Ticketmaster and its parent company, Live Nation, the world’s biggest concert promoter, have resold tickets before. What’s new about TM+ is artists are allowing resale tickets on the same webpage, often at the same time, as face-value tickets. (The artists themselves aren’t scalping the tickets — fans are making deals with each other, with Ticketmaster as the middleman, just as they do on StubHub or any other resale site.) Why would artists participate in such a thing? Money is one reason — similar to StubHub, Ticketmaster will collect 10 percent of buyer and seller fees on each transaction and divvy up the revenue with artists (depending on their contracts). Another is control. When fans resell tickets via other resale sites, they’re in a marketplace that no artist, promoter or Ticketmaster can do anything about.”There’s a lot of bad options in resale — counterfeit, speculating,” says Jared Smith, Ticketmaster’s new North American president. “This was our opportunity to do it in a way that’s completely safe and secure.”

Artists from Van Halen to Neil Diamond have been blocking off tickets for resale over the years in order to make additional money through the multibillion-dollar secondary market. They’ve almost always done this quietly, so fans don’t associate their favorite rock stars with the traditionally shady ticket-scalping market. But TM+ shows a resale option on the same page in red capital letters, broadcasting that fans can buy StubHub-style, broker-sold tickets as easily on Ticketmaster as on any other website.

The new service doesn’t sit well with artists opposed to scalping. In 2009, when Ticketmaster automatically shifted Bruce Springsteen fans to its resale site, TicketsNow, when a show sold out, fans complained so loudly that Springsteen himself had to circulate a scathing letter opposing the move. TM+ would make this process even easier. “It definitely feels weird,” says Fielding Logan, who oversees touring for anti-scalping Black Keys and Eric Church as part of their management team. “There’s always been a firewall between the primary ticketing site and the resale sites, where scalpers operate.”

TM+, easier to use than the cumbersome TicketsNow, is optional. Scalping opponents such as Springsteen and Pearl Jam can turn it off, or choose paperless ticketing, which forces fans to show ID at the door with tickets. But so far, some 30 to 50 events have employed TM+, including concerts by Depeche Mode, Black Sabbath and Backstreet Boys. “We’ve got high hopes that it becomes a ubiquitous part of the experience,” Smith says. “Do we think it’s going to be widespread through the industry? Absolutely. But do we also intend to give artists control on whether it turns on? Absolutely.”

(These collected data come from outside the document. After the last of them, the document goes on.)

`src/rtl/uart_rx_fifo.sv`:
```
// uart_rx_fifo
//   Receive-side byte FIFO sitting behind a UART receiver. A rising edge on the
//   receiver's data-available strobe writes one byte; the consumer drains bytes
//   with a valid/ready handshake (first-word-fall-through). Reports fill level,
//   empty/full/almost-full, and a sticky overflow flag for dropped bytes.
//
//   Ports
//     i_clock, i_reset_n       clock, async active-low reset
//     i_rx_valid, i_rx_byte    receiver strobe and byte (edge-detected)
//     i_rd_ready               consumer accepts head byte this cycle
//     o_rd_valid, o_rd_data    head byte available / head byte (8'h00 when empty)
//     o_count                  bytes stored, 0..DEPTH
//     o_empty, o_full          count == 0 / count == DEPTH
//     o_almost_full            count >= ALMOST_FULL
//     o_overflow               sticky: a byte was dropped while full
//     i_clear_overflow         synchronous clear of o_overflow (a new drop wins)
module uart_rx_fifo #(
  parameter int DEPTH       = 16,
  parameter int ALMOST_FULL = DEPTH - 2
) (
  input  logic                       i_clock,
  input  logic                       i_reset_n,
  input  logic                       i_rx_valid,
  input  logic [7:0]                 i_rx_byte,
  input  logic                       i_rd_ready,
  output logic                       o_rd_valid,
  output logic [7:0]                 o_rd_data,
  output logic [$clog2(DEPTH):0]     o_count,
  output logic                       o_empty,
  output logic                       o_full,
  output logic                       o_almost_full,
  output logic                       o_overflow,
  input  logic                       i_clear_overflow
);
  localparam int AW = $clog2(DEPTH);
  localparam int PW = AW + 1;

  logic [7:0]    mem_q [DEPTH];
  logic [PW-1:0] wr_ptr_q, wr_ptr_d;
  logic [PW-1:0] rd_ptr_q, rd_ptr_d;
  logic          rx_valid_q;
  logic          overflow_q, overflow_d;
  logic [PW-1:0] count;
  logic          push, pop, wr_en, full, empty;

  // Pointers carry an extra wrap bit so full and empty are distinguishable
  // and the difference is the fill level directly.
  assign count = wr_ptr_q - rd_ptr_q;
  assign empty = (count == '0);
  assign full  = (count == PW'(DEPTH));

  always_comb begin
    push       = i_rx_valid & ~rx_valid_q;
    pop        = ~empty & i_rd_ready;
    // A pop on the same edge frees a slot, so a push into a full FIFO is
    // still accepted in that case.
    wr_en      = push & (~full | pop);
    wr_ptr_d   = wr_ptr_q + PW'(wr_en);
    rd_ptr_d   = rd_ptr_q + PW'(pop);
    // Set takes priority over clear.
    overflow_d = (push & full & ~pop) | (overflow_q & ~i_clear_overflow);
  end

  always_ff @(posedge i_clock or negedge i_reset_n) begin
    if (!i_reset_n) begin
      wr_ptr_q   <= '0;
      rd_ptr_q   <= '0;
      rx_valid_q <= 1'b0;
      overflow_q <= 1'b0;
    end else begin
      wr_ptr_q   <= wr_ptr_d;
      rd_ptr_q   <= rd_ptr_d;
      rx_valid_q <= i_rx_valid;
      overflow_q <= overflow_d;
    end
  end

  // Storage is not reset; the pointers alone define which entries are live.
  always_ff @(posedge i_clock) begin
    if (wr_en) mem_q[wr_ptr_q[AW-1:0]] <= i_rx_byte;
  end

  assign o_rd_valid    = ~empty;
  assign o_rd_data     = empty ? 8'h00 : mem_q[rd_ptr_q[AW-1:0]];
  assign o_count       = count;
  assign o_empty       = empty;
  assign o_full        = full;
  assign o_almost_full = (count >= PW'(ALMOST_FULL));
  assign o_overflow    = overflow_q;

endmodule
```
`config.mk`:
```
export PLATFORM = sky130hd
export DESIGN_NAME = uart_rx_fifo
export DESIGN_NICKNAME = d
export VERILOG_FILES = /design/src/rtl/uart_rx_fifo.sv
export SDC_FILE = /design/constraint.sdc
export NUM_CORES = 1
export LEC_CHECK = 0
export CORE_MARGIN = 5
export CORE_UTILIZATION = 40
export CTS_CLUSTER_DIAMETER = 120
export DETAILED_ROUTE_END_ITERATION = 6
export PLACE_DENSITY_LB_ADDON = 0.08
export SYNTH_ARGS = -nofsm -noshare
export SYNTH_HDL_FRONTEND = slang
export SYNTH_SLANG_ARGS = --single-unit
```
`constraint.sdc`:
```
create_clock -name i_clock -period 3.4 [get_ports i_clock]
set_clock_uncertainty 0.15 [all_clocks]
set_input_delay 0.68 -clock i_clock [delete_from_list [all_inputs] [get_ports i_clock]]
set_output_delay 0.68 -clock i_clock [all_outputs]
set_load 0.01 [all_outputs]
```
# [Yosys cells after proc, flatten, opt, wreduce, memory -nomap -nowiden]
# Memories as Yosys holds them, arrays and structs flattened.
# Cells that the tools add are included.
[op_classes] add_sub_neg=3 n_lt_le_gt_ge=1 n_eq_ne=1 n_mux=3 bitwise_logic=13 reduce_logical=1
[op_table] op="$add 5x1->5" count=2
[op_table] op="$mux 8" count=1
[op_table] op="$and 1x1->1" count=6
[op_table] op="$eq 5x5->1 const B" count=1
[op_table] op="$ge 5x4->1 const B" count=1
[op_table] op="$logic_not 5->1" count=1
[op_table] op="$not 1->1" count=5
[op_table] op="$sub 5x5->5" count=1
[op_table] op="$mux 1" count=2
[op_table] op="$or 1x1->1" count=2
[totals] regBits=12 ram_bits=128 input_bits=13 output_inout_bits=18 elab_cells=27 mem_count=1
[mem_list] memory="mem_q" depth=16 word_bits=8 rd=1 rd_ports_with_merged_regs=0 wr=1 line_no="38" text="logic [7:0] mem_q [DEPTH];"

# [Depth between registers and ports, before layout]
# Gate-level depths: netlist of the first run.
[logic_depth] word_depth=8 ltp_mapped=13 ltp_nobuf=13

# [Worst setup path before layout of the first run]
# Ideal clock, no wire load.
[synth_timing] path_kind="reg-to-reg" from="reg rd_ptr_q[1]" to="mem mem_q[10][0], enable pin" setup_ps=395 arrival_time_ps=2874 required_time_ps=2855 setup_slack_ps=-18 stages_incl_launch_ff=9 path_buffers=2 synth_period_minus_slack_ps=3418 path_cell_list="dfrtp_1 clkbuf_1 clkbuf_1 inv_1 ha_1 a221oi_2 xnor2_2 nor4_4 nor4_1"
[synth_between] elab_chain_cells=8 word_cells_on_any_way=10 cone_classes="1 x add/sub; 1 x eq/ne; 2 x mux; 5 x bitwise; 1 x reduce/logical"
[synth_lines] element="from (decl)" line_no="40" text="logic [PW-1:0] rd_ptr_q, rd_ptr_d;"
[synth_lines] element="from (signal assigned)" line_no="72" text="rd_ptr_q <= rd_ptr_d;"
[synth_lines] element="$sub 5x5->5 (*)" line_no="48" text="assign count = wr_ptr_q - rd_ptr_q;"
[synth_lines] element="named net o_count[3]" line_no="28" text="output logic [$clog2(DEPTH):0] o_count,"
[synth_lines] element="$logic_not 5->1" line_no="49" text="assign empty = (count == '0);"
[synth_lines] element="$not 1->1" line_no="54" text="pop = ~empty & i_rd_ready;"
[synth_lines] element="$and 1x1->1" line_no="54"
[synth_lines] element="$or 1x1->1 (*)" line_no="57" text="wr_en = push & (~full | pop);"
[synth_lines] element="$and 1x1->1 (*)" line_no="57"
[synth_lines] element="$mux 1 (*)" line_no="80" text="if (wr_en) mem_q[wr_ptr_q[AW-1:0]] <= i_rx_byte;"
[synth_lines] element="$mux 1 (implied by the code) (*)" line_no="80"
[synth_lines] element="to (decl)" line_no="38"
# The timed path passes the listed nets; every way through them passes the cells marked *.

# [Worst setup path after layout of the first run]
[layout_timing] from="reg rd_ptr_q[0]" to="out o_rd_data[0]"
[layout_between] elab_chain_cells=3 word_cells_on_any_way=4 cone_classes="1 x add/sub; 1 x mux; 1 x reduce/logical; 1 x memory"
[layout_lines] element="$sub 5x5->5" line_no="48"
[layout_lines] element="$logic_not 5->1" line_no="49"
[layout_lines] element="$mux 8 (*)" line_no="84" text="assign o_rd_data = empty ? 8'h00 : mem_q[rd_ptr_q[AW-1:0]];"
[layout_lines] element="to (decl)" line_no="27" text="output logic [7:0] o_rd_data,"
# Mark *: on every way between the ends. The rest lies on a longest branch, timed or not.

==> metrics.txt, run 1 <==
status=finished with violations; failing checks=negative setup slack; critical path's top delay family=buffers and inverters; Final Cycle Share=1.03; worst setup path start=rd_ptr_q[0]; CP Launch Type=flip-flop; Simple-Gate Fraction of Synth Area=0.0439; total power=6.93 mW; CP Depth=11; DRC=0; Arr. time, crit path=2680 ps; initial core utilization=0.406; post-layout net count=398; DR iter-0 viols=152; slew margin rel.=0.585; Place WS=-43.9 ps; RSZ-0062 raised after global routing=true; Most used DFF post-synth=edfxtp_1; vias=2936; worst r2r src=rd_ptr_q[0]; cell area after synthesis=5610 sq um; Setup WS post-layout=-106 ps; first-pass detailed-route iteration total=4; Die Area=16500 sq um; minimum clock period=3510 ps; final WL=12.2 mm; global route total overflow=0; share of cells above drive strength 1=0.393; Die Wd=128 microns; PwrDens=971 nW/um^2; Filler Cell Count=1124; Multi-input gate area=1480 sq um; clock power share=0.250; CP max stage delay=420 ps; H-tree levels=4; total global-route track usage=0.159; post-synthesis compound-gate area fraction=0.0352; Longest Clk Path Bufs=2; GPL Wtd Cong=0.758; CTS buffer count=17; peak supply drop=0.425 mV; FMAX=285 MHz; cell row count=43; RR Endpoint=mem_q[8][1]; Routed wire per std cell=21.5 microns; Post-synth EDFFs=128; CP required=2570 ps; largest family of logic cells by synthesized area=multiplexers; I/O pin count=31; hold crit path type=reg -> reg; Die Ht=128 microns; register share of total power=0.303; most frequent cells in the layout=edfxtp_1, buf_4, mux4_2, clkbuf_16; post-synthesis mux area share=0.128; r2r worst-path depth=12; placed cell area=6390 sq um; fraction of registers with async set/reset=0.0857; Via-to-Cell Ratio=5.17; Mapped Nets=306; crit path to=o_rd_data[0]; endpoints failing hold=0; Buf/Inv on CP=4; HPWL after DPL=7.70 mm; sequential cell area=4150 sq um; Pleak=2.47 nW; Clock Latency Late Sink=410 ps; post-synthesis sequential area ratio=0.738; Net Sw Frac=0.326; Post-Synth Adder-Cell Area=0.0214; count of cell types in the netlist=28; core area=13800 sq um; most common cell after layout, fill and taps aside=edfxtp_1; number of clock sinks=140; Final ANT Viol Nets=0; root buf cell=clkbuf_16; CP endpoint kind=primary output; worst-margin pin slew=621 ps; worst-path cell chain=ha_4 -> fa_2 -> nand2b_4 -> a21oi_2 -> xor2_1 -> inv_1 -> nor3_4 -> buf_6 -> buf_6 -> a21oi_2 -> buf_2; maxcap violations=0; Reg2Reg Setup Slack=390 ps; final setup vio count=10; Avg Cell Area, Syn=19.8 sq um; Syn. warnings=0; cell internal pwr=4.67 mW; initial antenna violation count=0; largest net degree at the start of global routing=35; Area Growth Syn to Fin=27.1%; main area contributors after synthesis=edfxtp_1, mux4_2, dfrtp_1, a22oi_1, ha_1; critical path's slowest cell=dfrtp_2; first-pass GRT wire length=18.7 mm; Mapped Cells=284; setup_tns=-753 ps; final instance area=7130 sq um; top cell type's share of synthesized area=0.685; dominant cell type by area after synthesis=edfxtp_1; NetSw=2.26 mW; combinational fraction of design power=0.447; Post-Synth XOR/XNOR Area=0.0169; Port-buffer cells=30; Worst-path clk slew=60 ps; worst setup path class=reg -> out; max-slew violations=0; #FFs+latches synth=140; CTS tree=done; number of global-route vias before repair=3159; crit-path max FO=4
-- synthesized netlist by cell type, drive strengths merged, types with 4 or more instances --
master and number:
nand2 6, a22oi 16, nor4 5, ha 8, mux4 32, nor3 14
dfrtp 12, xor2 4, nand3 4, xnor2 6, edfxtp 128, inv 10
buf 5, nor2 8, a21oi 9, clkbuf 5
-- routing by layer --
metal	vias to the layer above	routed length, microns	GRT usage
li1	1353	-	-
met1	1523	5390	0.207
met2	44	6210	0.262
met3	16	361	0.0386
met4	0	245	0.0593
met5	-	0	0
-- registers in the layout, summed over array words and instances (netlist names) --
signal,flops
rx_valid_q,1
rd_ptr_q,5
o_overflow,1
mem_q,128
wr_ptr_q,5
-- final cells by class --
| cell class | instances | share of cell area |
|---|---|---|
| sequential | 140 | 0.581 |
| clock inverter | 12 | 0.0174 |
| multi-input combinational | 124 | 0.208 |
| tap | 180 | 0.0316 |
| inverter | 10 | 0.00526 |
| timing repair buffer | 83 | 0.0963 |
| antenna | 1 | 0.000351 |
| clock buffer | 18 | 0.0602 |
-- what timing repair did --
item	CTS	global route
cloned	1	0
hold buffers	0	0
endpoints found under the setup margin	13	13
pin swaps	4	2
gates resized for setup	74	10
setup buffers	12	3
-- worst min path at each step --
stage / startpoint / to / cells past startpoint
floorplan: i_reset_n / o_overflow / 0
global placement: rd_ptr_q[4] / rd_ptr_q[4] / 1
detailed placement: rd_ptr_q[4] / rd_ptr_q[4] / 1
CTS: rd_ptr_q[4] / rd_ptr_q[4] / 1
global route: wr_ptr_q[4] / wr_ptr_q[4] / 1
finish: rd_ptr_q[4] / rd_ptr_q[4] / 1
-- kinds of logic after synthesis --
family	count (synthesis)
AOI/OAI and AO/OA	28
xor gates and xnor gates	10
adders and majority gates	9
muxes	32
and+or+nand+nor	45
DFF	140
buffers and inverters	20
-- stage by stage --
stage | util | hold WS [ps] | std cells
after detailed placement | 0.462 | 331 | 521
after global routing | 0.516 | 360 | 567
after CTS | 0.513 | 343 | 564
after global placement | 0.462 | 330 | 521
final | 0.516 | 337 | 568
after floorplan | - | 234 | 284
-- power groups by stage --
stage	clock, mW	sequential, mW	combinational (mW)
final	1.73	2.10	3.10
after global routing	1.84	2.12	3.32
after CTS	1.76	2.10	3.02
after detailed placement	0	2.14	2.79
after global placement	0	2.13	2.79
after floorplan	0	2.15	1.50
Note: power is estimated with default switching activity, not from simulation.
==> run 2: changes to the inputs <==
--- a/config.mk
+++ b/config.mk
@@ -9,7 +9,9 @@
 export CORE_UTILIZATION = 40
 export CTS_CLUSTER_DIAMETER = 120
 export DETAILED_ROUTE_END_ITERATION = 6
+export DONT_BUFFER_PORTS = 1
 export PLACE_DENSITY_LB_ADDON = 0.08
+export SLEW_MARGIN = 20
 export SYNTH_ARGS = -nofsm -noshare
 export SYNTH_HDL_FRONTEND = slang
 export SYNTH_SLANG_ARGS = --single-unit
==> metrics.txt, run 2 (synthesized netlist as in run 1, its figures left out) <==
DRC=0 (unchanged); placed cell area=6020 sq um (was 6390 sq um); critical path's slowest cell=dfrtp_2 (unchanged); CP Launch Type=flip-flop (unchanged); Reg2Reg Setup Slack=480 ps (was 390 ps); maxcap violations=0 (unchanged); H-tree levels=4 (unchanged); worst-path cell chain=ha_4 -> fa_2 -> nand2b_4 -> a21oi_2 -> xor2_1 -> inv_2 -> nor3_4 -> buf_6 -> a21oi_2 (was ha_4 -> fa_2 -> nand2b_4 -> a21oi_2 -> xor2_1 -> inv_1 -> nor3_4 -> buf_6 -> buf_6 -> a21oi_2 -> buf_2); most used cell, CP=a21oi_2; sequential cell area=4150 sq um (about the same); first-pass detailed-route iteration total=4 (unchanged); slew margin rel.=0.439 (was 0.585); worst setup path class=reg -> out (unchanged); peak supply drop=0.388 mV (was 0.425 mV); HPWL after DPL=7.33 mm (was 7.70 mm); Worst-path clk slew=60 ps (about the same); Port-buffer cells=0 (was 30); Setup WS post-layout=77.7 ps (was -106 ps); CP max stage delay=430 ps (was 420 ps); critical path's top delay family=adder cells (was buffers and inverters); Die Wd=128 microns (unchanged); vias=2777 (was 2936); global route total overflow=0 (unchanged); Arr. time, crit path=2490 ps (was 2680 ps); crit-path max FO=7 (was 4); endpoints failing hold=0 (unchanged); Final Cycle Share=0.977 (was 1.03); met1 global-route usage=0.221 (was 0.207); Worst Hold Launch=i_rx_valid (was rd_ptr_q[4]); most frequent cells in the layout=edfxtp_1, mux4_2, buf_4, clkbuf_16, a22oi_1 (was edfxtp_1, buf_4, mux4_2, clkbuf_16); first-pass GRT wire length=18.3 mm (was 18.7 mm); Layout Utilization=0.486 (was 0.516); Multi-input gate area=1510 sq um (was 1480 sq um); ANT cells=0 (was 1); CTS tree=done (unchanged); initial core utilization=0.406 (unchanged); Pleak=2.22 nW (was 2.47 nW); post-layout net count=349 (was 398); met2 Use GR=0.240 (was 0.262); CP endpoint kind=primary output (unchanged); status=complete, no violations (was finished with violations); RSZ-0062 raised after global routing=true (unchanged); worst-margin pin slew=838 ps (was 621 ps); GPL Wtd Cong=0.766 (was 0.758); gr busiest metal=met2 (unchanged); Clock Latency Late Sink=420 ps (was 410 ps); minimum clock period=3320 ps (was 3510 ps); global routing usage on met3=0.0353 (was 0.0386); Final ANT Viol Nets=0 (unchanged); CP required=2570 ps (about the same); Die Ht=128 microns (unchanged); final instance area=6730 sq um (was 7130 sq um); worst setup path start=rd_ptr_q[0] (unchanged); Buf/Inv on CP=2 (was 4); Die Area=16500 sq um (unchanged); PwrDens=933 nW/um^2 (was 971 nW/um^2); Area Growth Syn to Fin=19.9% (was 27.1%); FMAX=301 MHz (was 285 MHz); I/O pin count=31 (unchanged); core area=13800 sq um (unchanged); share of cells above drive strength 1=0.352 (was 0.393); worst r2r src=rd_ptr_q[0] (unchanged); root buf cell=clkbuf_16 (unchanged); max-slew violations=0 (unchanged); CTS buffer count=17 (unchanged); most common cell after layout, fill and taps aside=edfxtp_1 (unchanged); total global-route track usage=0.157 (was 0.159); Filler Cell Count=1146 (was 1124); final WL=11.9 mm (was 12.2 mm); final setup vio count=0 (was 10); max FFs per register=128 (unchanged); number of clock sinks=140 (unchanged); cell row count=43 (unchanged); Via-to-Cell Ratio=5.36 (was 5.17); hold crit path type=in -> reg (was reg -> reg); Longest Clk Path Bufs=2 (unchanged); final hold slack=147 ps (was 337 ps); Routed wire per std cell=23.0 microns (was 21.5 microns); initial antenna violation count=0 (unchanged); Place WS=330 ps (was -43.9 ps); DR iter-0 viols=312 (was 152); number of global-route vias before repair=2896 (was 3159); largest net degree at the start of global routing=35 (unchanged)
[run 2: changes by cell type in the layout (fill, tap and decap cells not counted), sizes merged]
cell / before / now
buf: 64 / 33
clkdlybuf4s50: 16 / 0
clkbuf: 19 / 22
clkinv: 6 / 3
inv: 12 / 10
clkdlybuf4s15: 1 / 0
clkinvlp: 2 / 3
diode: 1 / 0
dlygate4sd2: 1 / 0
dlygate4sd3: 0 / 1
[run 2: worst paths after layout]
| kind | end | cells past startpoint |
|---|---|---|
| worst min-delay path | rx_valid_q | 0 |
| worst min register to register | rd_ptr_q[4] | 1 |
| min in group asynchronous | rd_ptr_q[0] | 1 |
| worst max-delay path | o_rd_data[3] | 9 |
| max in group asynchronous | wr_ptr_q[1] | 1 |
| worst max register to register | mem_q[8][4] | 11 |
[run 2: where the power goes]
part	leakage, nW	switching (mW)	internal [mW]	total [mW]
clock	0.253	0.658	1.06	1.72
sequential	1.30	0.102	2.04	2.14
combinational	0.674	1.35	1.06	2.41
total	2.22	2.11	4.16	6.28
[run 2: per-stage QoR]
stage | TNS [ps] | total power, mW | cells
after floorplan | -588 | 3.64 | 284
after global placement | 0 | 4.25 | 481
after detailed placement | 0 | 4.27 | 481
after CTS | -111 | 6.12 | 514
after global routing | -140 | 6.62 | 518
final | 0 | 6.28 | 518
[run 2: what timing repair did]
action                                 CTS  global route
setup endpoints to repair                9            11
hold buffers                             1             0
buffers inserted                         1             4
endpoints found under the hold margin   12             0
resized for setup                        8            18
cloned                                   1             0
pin swaps                                3             1
[run 2: per-layer routing]
| layer | routed length (microns) | part of all wire | up-vias |
|---|---|---|---|
| met5 | 0 | 0 | - |
| met4 | 206 | 0.017 | 0 |
| met3 | 471 | 0.040 | 14 |
| met2 | 5730 | 0.48 | 45 |
| met1 | 5490 | 0.46 | 1463 |
| li1 | - | - | 1255 |
[run 2: final cells by class]
cell class	instances	area share
Tap cell	180	0.0335
Multi-Input combinational cell	124	0.225
Timing Repair Buffer	34	0.0394
Inverter	10	0.00558
Sequential cell	140	0.617
Clock buffer	22	0.0660
Clock inverter	8	0.0143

Even anti-scalping artists see that the resale market, if it has to exist, might as well play out via Ticketmaster. “I don’t think the promoters are even going to think about approaching these artists to say, ‘Hey, we’re sold out, do you want us to activate the secondary-market option?'” says Stuart Ross, agent for Tom Waits. “But this is just another service. Ticketmaster is trying to beat StubHub at their own game.”